Find every line below with the word "named". Then give only how many there are.

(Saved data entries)
★ ★ ★ ★
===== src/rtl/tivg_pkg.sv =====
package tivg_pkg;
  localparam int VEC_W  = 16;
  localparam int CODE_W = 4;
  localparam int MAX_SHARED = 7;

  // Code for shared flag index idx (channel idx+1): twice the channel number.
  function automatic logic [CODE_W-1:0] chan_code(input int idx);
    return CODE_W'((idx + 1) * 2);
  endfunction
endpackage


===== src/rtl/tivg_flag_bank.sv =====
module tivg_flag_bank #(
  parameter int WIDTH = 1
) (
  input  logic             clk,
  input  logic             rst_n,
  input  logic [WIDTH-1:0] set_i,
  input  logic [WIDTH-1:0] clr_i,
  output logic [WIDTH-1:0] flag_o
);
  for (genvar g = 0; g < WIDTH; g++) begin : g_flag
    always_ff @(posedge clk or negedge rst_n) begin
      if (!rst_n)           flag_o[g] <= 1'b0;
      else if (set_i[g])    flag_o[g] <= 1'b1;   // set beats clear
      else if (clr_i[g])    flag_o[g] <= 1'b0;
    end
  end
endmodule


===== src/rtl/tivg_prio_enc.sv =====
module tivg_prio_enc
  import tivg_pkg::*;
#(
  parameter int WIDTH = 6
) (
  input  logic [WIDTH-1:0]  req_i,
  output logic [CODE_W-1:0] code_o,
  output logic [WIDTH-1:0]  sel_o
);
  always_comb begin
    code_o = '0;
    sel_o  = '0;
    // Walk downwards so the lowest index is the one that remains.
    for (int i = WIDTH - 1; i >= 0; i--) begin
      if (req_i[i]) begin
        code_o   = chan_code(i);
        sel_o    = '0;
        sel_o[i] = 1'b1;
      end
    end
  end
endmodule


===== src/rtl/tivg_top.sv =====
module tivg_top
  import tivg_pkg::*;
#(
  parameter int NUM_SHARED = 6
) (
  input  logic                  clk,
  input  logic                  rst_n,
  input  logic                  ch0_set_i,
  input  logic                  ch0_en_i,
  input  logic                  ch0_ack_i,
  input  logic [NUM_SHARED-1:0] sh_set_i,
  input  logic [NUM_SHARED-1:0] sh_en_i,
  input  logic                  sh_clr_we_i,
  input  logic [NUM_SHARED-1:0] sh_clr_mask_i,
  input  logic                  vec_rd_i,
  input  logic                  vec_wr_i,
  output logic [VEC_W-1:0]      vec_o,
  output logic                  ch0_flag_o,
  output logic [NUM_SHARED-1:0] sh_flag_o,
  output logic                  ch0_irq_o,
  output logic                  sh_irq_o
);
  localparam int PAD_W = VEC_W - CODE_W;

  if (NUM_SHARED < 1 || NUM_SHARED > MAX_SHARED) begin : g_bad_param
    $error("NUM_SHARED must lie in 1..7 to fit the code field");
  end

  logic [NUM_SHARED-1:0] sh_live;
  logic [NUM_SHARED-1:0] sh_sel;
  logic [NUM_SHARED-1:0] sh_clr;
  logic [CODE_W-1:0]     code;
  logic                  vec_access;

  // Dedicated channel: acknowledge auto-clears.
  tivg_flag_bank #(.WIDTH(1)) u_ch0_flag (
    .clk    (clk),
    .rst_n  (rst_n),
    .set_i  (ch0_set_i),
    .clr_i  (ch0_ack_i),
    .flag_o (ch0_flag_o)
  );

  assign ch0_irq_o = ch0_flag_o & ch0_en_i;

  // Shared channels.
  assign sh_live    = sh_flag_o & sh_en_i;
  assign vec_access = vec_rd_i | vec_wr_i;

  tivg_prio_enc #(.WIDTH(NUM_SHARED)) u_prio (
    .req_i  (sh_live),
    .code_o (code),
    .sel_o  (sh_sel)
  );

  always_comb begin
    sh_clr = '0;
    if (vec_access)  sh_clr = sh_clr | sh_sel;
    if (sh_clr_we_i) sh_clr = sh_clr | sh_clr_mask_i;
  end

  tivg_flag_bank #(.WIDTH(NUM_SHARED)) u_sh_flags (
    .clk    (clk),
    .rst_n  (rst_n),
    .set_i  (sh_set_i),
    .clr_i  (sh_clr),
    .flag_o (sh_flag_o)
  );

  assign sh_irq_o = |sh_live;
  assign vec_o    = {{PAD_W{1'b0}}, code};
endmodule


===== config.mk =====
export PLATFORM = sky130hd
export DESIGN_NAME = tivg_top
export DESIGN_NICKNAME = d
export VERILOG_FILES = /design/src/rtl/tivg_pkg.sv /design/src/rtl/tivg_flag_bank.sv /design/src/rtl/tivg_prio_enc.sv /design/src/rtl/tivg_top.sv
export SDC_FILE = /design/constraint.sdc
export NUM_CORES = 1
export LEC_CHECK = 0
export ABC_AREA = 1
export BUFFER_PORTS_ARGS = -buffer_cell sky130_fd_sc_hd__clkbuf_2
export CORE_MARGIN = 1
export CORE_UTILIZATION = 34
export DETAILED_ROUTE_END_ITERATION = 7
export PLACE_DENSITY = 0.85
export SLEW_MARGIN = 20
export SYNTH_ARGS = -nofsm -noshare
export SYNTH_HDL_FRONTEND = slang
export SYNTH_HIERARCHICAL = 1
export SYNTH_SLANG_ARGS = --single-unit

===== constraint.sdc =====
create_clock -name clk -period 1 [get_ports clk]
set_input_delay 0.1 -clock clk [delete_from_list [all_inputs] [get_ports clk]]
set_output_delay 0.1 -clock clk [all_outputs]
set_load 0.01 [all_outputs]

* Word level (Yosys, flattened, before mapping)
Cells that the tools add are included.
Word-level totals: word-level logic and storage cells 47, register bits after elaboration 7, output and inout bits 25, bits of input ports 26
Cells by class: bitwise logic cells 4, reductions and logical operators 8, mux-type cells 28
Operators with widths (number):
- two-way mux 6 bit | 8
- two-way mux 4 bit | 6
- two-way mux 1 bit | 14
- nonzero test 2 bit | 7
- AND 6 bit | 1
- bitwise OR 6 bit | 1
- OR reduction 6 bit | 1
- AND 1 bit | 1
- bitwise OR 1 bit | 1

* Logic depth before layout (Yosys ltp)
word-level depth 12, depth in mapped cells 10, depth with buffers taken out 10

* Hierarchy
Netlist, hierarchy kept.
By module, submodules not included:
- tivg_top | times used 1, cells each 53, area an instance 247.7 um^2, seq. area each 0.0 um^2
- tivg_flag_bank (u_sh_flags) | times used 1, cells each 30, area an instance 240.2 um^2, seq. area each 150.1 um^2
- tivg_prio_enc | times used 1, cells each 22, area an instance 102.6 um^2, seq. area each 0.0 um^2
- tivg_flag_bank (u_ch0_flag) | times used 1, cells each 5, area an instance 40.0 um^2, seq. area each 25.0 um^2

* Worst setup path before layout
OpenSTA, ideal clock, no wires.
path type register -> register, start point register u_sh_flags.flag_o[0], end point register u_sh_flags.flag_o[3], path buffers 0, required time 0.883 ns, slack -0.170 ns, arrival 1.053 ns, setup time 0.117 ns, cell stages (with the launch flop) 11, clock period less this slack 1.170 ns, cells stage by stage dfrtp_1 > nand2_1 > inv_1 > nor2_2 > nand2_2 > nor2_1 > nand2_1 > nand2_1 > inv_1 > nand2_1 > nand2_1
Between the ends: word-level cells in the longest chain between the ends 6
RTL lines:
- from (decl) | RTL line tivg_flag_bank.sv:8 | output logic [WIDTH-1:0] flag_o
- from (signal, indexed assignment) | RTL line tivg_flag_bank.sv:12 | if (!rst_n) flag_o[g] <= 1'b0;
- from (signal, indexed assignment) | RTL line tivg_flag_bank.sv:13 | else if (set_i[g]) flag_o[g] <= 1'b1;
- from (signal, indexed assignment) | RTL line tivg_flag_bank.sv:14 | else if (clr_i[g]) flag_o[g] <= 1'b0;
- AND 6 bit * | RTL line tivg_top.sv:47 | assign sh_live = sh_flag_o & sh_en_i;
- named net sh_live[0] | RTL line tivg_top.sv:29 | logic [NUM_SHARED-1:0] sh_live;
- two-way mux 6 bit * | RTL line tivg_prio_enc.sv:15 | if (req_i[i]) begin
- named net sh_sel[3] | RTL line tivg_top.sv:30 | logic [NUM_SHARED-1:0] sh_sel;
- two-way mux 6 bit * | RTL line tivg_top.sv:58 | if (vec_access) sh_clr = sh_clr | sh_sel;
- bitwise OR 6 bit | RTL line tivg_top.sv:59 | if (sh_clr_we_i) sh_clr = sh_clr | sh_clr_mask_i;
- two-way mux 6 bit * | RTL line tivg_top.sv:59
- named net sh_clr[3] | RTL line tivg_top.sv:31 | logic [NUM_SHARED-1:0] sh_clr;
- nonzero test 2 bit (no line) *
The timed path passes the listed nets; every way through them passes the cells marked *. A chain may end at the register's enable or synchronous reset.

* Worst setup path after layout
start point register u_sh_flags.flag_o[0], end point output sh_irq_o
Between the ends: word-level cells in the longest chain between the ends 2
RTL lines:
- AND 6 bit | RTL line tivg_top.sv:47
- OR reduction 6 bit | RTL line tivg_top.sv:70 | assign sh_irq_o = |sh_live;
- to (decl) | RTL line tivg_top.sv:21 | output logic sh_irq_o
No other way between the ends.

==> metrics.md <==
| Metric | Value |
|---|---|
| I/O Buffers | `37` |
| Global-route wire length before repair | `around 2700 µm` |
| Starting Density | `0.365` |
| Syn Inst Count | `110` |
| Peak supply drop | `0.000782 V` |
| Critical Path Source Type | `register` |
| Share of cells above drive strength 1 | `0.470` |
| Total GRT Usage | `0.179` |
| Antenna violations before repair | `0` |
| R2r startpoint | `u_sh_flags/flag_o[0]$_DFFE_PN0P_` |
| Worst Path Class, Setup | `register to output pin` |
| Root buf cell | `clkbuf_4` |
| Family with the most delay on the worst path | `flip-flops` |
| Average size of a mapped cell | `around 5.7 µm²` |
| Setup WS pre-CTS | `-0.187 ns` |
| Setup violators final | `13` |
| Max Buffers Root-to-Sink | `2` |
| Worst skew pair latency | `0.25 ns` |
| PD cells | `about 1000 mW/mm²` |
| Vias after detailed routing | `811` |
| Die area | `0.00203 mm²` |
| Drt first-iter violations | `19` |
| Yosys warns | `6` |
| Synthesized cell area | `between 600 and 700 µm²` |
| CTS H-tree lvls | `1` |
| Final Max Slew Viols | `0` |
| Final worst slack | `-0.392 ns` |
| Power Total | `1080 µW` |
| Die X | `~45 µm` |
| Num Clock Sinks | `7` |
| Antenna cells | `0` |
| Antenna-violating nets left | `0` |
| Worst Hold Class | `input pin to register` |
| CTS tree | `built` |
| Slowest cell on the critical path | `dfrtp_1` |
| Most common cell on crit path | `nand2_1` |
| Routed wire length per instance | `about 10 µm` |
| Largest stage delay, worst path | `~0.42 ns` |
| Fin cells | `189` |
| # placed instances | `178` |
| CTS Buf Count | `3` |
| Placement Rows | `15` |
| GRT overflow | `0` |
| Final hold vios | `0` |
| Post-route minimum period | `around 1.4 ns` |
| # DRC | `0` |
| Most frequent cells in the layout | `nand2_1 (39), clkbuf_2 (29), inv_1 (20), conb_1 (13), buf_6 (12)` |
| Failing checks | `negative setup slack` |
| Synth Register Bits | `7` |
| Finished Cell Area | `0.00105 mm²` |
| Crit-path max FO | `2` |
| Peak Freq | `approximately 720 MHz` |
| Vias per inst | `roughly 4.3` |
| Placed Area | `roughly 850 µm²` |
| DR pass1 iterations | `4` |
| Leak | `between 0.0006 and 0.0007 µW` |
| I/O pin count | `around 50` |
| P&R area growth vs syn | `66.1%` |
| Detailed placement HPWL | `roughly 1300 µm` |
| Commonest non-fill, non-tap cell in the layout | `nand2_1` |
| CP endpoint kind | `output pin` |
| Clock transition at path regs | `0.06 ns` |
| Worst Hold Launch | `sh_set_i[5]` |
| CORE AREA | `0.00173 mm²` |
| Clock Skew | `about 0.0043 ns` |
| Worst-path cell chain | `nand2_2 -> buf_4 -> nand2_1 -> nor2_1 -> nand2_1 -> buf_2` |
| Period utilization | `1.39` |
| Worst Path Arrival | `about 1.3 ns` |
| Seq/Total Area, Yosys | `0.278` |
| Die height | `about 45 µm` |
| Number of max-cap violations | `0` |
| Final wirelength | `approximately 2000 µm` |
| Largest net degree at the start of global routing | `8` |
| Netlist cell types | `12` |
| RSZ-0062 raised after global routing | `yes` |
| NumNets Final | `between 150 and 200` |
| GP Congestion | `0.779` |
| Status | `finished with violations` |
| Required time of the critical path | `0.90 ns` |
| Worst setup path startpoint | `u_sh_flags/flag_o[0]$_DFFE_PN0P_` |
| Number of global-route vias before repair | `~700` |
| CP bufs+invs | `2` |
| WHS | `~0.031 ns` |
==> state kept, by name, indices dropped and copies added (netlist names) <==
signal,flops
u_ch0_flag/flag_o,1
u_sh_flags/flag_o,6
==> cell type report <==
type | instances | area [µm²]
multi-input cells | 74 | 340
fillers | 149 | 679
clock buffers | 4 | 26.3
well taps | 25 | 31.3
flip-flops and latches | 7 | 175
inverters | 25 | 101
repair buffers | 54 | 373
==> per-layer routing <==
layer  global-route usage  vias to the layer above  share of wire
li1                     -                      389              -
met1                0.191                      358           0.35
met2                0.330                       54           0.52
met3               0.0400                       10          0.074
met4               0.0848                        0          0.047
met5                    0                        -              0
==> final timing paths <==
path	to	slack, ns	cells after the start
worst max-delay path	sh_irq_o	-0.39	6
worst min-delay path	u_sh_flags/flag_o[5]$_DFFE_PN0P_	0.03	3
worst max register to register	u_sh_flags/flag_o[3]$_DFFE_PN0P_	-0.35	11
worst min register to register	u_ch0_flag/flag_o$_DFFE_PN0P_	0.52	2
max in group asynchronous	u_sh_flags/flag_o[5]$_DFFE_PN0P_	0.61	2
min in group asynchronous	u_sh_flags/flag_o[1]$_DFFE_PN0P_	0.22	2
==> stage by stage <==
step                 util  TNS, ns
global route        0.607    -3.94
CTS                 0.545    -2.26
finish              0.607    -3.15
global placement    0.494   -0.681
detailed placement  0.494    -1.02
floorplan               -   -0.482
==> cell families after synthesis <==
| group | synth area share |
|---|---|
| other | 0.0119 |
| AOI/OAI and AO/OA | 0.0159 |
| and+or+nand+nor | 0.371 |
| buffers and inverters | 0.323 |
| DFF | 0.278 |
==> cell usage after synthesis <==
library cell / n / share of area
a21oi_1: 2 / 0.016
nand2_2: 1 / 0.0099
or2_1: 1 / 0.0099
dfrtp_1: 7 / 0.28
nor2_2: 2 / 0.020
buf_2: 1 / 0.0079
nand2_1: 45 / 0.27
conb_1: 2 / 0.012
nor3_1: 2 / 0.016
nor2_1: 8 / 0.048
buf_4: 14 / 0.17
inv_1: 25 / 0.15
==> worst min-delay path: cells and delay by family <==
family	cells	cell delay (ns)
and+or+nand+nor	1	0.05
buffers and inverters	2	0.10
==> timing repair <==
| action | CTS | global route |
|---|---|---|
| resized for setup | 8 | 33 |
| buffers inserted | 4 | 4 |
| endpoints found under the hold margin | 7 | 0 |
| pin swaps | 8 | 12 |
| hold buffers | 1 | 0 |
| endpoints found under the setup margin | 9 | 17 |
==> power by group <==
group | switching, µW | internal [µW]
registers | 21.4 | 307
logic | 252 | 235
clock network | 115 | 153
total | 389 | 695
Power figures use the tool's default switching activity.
★ ★ ★ ★
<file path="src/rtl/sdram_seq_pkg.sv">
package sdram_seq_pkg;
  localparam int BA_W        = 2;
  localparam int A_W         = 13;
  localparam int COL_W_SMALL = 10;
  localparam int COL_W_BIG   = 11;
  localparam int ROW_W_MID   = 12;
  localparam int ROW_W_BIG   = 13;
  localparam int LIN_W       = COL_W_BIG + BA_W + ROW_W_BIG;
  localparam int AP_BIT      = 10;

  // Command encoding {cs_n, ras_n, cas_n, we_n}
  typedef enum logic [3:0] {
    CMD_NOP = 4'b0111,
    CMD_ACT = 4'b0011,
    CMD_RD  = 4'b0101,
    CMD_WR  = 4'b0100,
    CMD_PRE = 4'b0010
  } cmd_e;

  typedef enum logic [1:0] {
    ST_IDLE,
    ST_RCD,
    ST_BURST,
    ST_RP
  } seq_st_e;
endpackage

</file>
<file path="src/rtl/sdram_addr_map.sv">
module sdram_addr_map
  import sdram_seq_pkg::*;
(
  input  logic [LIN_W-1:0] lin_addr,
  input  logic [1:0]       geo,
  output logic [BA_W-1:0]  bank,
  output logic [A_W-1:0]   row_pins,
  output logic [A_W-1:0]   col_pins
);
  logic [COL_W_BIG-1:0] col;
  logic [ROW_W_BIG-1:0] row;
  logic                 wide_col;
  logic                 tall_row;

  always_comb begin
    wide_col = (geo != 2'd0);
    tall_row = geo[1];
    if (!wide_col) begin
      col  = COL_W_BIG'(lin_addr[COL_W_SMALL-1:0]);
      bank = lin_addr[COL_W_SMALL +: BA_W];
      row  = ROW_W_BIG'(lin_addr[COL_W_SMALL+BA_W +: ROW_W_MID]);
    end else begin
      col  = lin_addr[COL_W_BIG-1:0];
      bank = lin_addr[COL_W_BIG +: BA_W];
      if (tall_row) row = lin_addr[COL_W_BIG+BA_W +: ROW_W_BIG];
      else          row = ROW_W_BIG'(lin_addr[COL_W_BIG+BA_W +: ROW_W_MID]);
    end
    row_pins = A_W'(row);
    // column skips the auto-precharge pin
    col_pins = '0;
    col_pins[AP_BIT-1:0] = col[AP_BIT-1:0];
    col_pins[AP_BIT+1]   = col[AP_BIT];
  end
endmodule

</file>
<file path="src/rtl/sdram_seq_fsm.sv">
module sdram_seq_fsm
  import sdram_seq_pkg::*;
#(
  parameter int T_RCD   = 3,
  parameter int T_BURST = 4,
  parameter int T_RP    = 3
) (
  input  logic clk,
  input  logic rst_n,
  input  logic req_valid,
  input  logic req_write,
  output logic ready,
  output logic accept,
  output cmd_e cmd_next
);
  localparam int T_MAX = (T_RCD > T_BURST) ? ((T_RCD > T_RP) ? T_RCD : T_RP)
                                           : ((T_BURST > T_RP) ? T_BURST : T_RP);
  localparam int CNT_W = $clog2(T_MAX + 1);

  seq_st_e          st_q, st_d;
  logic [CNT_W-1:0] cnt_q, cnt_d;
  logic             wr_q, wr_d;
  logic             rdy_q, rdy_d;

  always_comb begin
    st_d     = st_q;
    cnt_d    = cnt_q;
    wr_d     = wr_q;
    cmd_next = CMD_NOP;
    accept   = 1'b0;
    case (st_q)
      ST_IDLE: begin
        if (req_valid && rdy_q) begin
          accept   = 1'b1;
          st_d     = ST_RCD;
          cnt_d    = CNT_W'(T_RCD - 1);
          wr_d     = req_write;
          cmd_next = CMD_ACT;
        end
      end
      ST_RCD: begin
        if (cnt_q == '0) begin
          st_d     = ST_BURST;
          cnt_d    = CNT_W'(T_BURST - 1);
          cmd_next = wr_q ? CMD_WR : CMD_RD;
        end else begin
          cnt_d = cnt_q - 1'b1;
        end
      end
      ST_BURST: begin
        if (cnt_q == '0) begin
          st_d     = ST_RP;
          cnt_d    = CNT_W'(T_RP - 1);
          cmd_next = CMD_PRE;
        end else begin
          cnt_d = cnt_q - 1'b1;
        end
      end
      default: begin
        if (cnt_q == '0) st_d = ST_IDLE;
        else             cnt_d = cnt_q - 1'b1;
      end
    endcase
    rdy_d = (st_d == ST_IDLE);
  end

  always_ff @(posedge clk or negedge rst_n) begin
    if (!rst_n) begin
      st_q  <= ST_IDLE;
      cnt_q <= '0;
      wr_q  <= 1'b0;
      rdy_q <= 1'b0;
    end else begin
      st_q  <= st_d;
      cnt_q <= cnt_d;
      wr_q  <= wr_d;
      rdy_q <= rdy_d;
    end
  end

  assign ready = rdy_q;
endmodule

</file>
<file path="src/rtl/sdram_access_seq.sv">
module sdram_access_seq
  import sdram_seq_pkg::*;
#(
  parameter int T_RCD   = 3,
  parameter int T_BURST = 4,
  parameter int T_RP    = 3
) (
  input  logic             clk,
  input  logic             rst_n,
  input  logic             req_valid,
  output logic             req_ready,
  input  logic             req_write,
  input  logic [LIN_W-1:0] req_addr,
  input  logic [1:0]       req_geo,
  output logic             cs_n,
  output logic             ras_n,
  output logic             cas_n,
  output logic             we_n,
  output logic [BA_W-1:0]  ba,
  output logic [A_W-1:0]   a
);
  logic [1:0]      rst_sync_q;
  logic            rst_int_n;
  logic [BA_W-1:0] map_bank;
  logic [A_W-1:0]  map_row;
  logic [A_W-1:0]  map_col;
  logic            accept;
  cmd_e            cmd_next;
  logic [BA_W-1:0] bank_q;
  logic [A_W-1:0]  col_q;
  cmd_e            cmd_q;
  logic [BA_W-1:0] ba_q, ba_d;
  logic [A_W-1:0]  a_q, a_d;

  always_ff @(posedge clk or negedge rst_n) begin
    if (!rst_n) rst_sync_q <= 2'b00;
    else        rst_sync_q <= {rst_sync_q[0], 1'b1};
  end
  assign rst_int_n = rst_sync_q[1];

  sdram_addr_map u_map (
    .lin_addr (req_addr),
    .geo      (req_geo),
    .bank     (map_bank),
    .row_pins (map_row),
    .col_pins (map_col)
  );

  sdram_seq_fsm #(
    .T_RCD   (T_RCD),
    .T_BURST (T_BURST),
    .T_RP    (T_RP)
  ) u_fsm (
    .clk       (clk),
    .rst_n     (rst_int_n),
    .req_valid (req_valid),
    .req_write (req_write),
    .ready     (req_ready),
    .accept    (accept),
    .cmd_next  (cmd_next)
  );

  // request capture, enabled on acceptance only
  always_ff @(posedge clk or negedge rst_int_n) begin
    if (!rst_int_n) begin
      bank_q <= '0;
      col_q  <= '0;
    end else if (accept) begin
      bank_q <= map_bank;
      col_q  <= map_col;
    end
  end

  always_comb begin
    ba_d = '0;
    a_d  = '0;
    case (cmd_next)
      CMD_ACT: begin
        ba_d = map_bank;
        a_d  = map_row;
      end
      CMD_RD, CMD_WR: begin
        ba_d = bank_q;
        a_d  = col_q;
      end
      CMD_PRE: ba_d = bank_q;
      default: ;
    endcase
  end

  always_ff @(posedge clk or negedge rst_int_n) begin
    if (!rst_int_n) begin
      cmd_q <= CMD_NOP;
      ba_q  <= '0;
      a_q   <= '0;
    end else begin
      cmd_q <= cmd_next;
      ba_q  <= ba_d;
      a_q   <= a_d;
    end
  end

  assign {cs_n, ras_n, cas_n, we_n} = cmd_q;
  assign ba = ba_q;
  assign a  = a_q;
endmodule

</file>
★ ★ ★ ★
> Solution to the exercise
3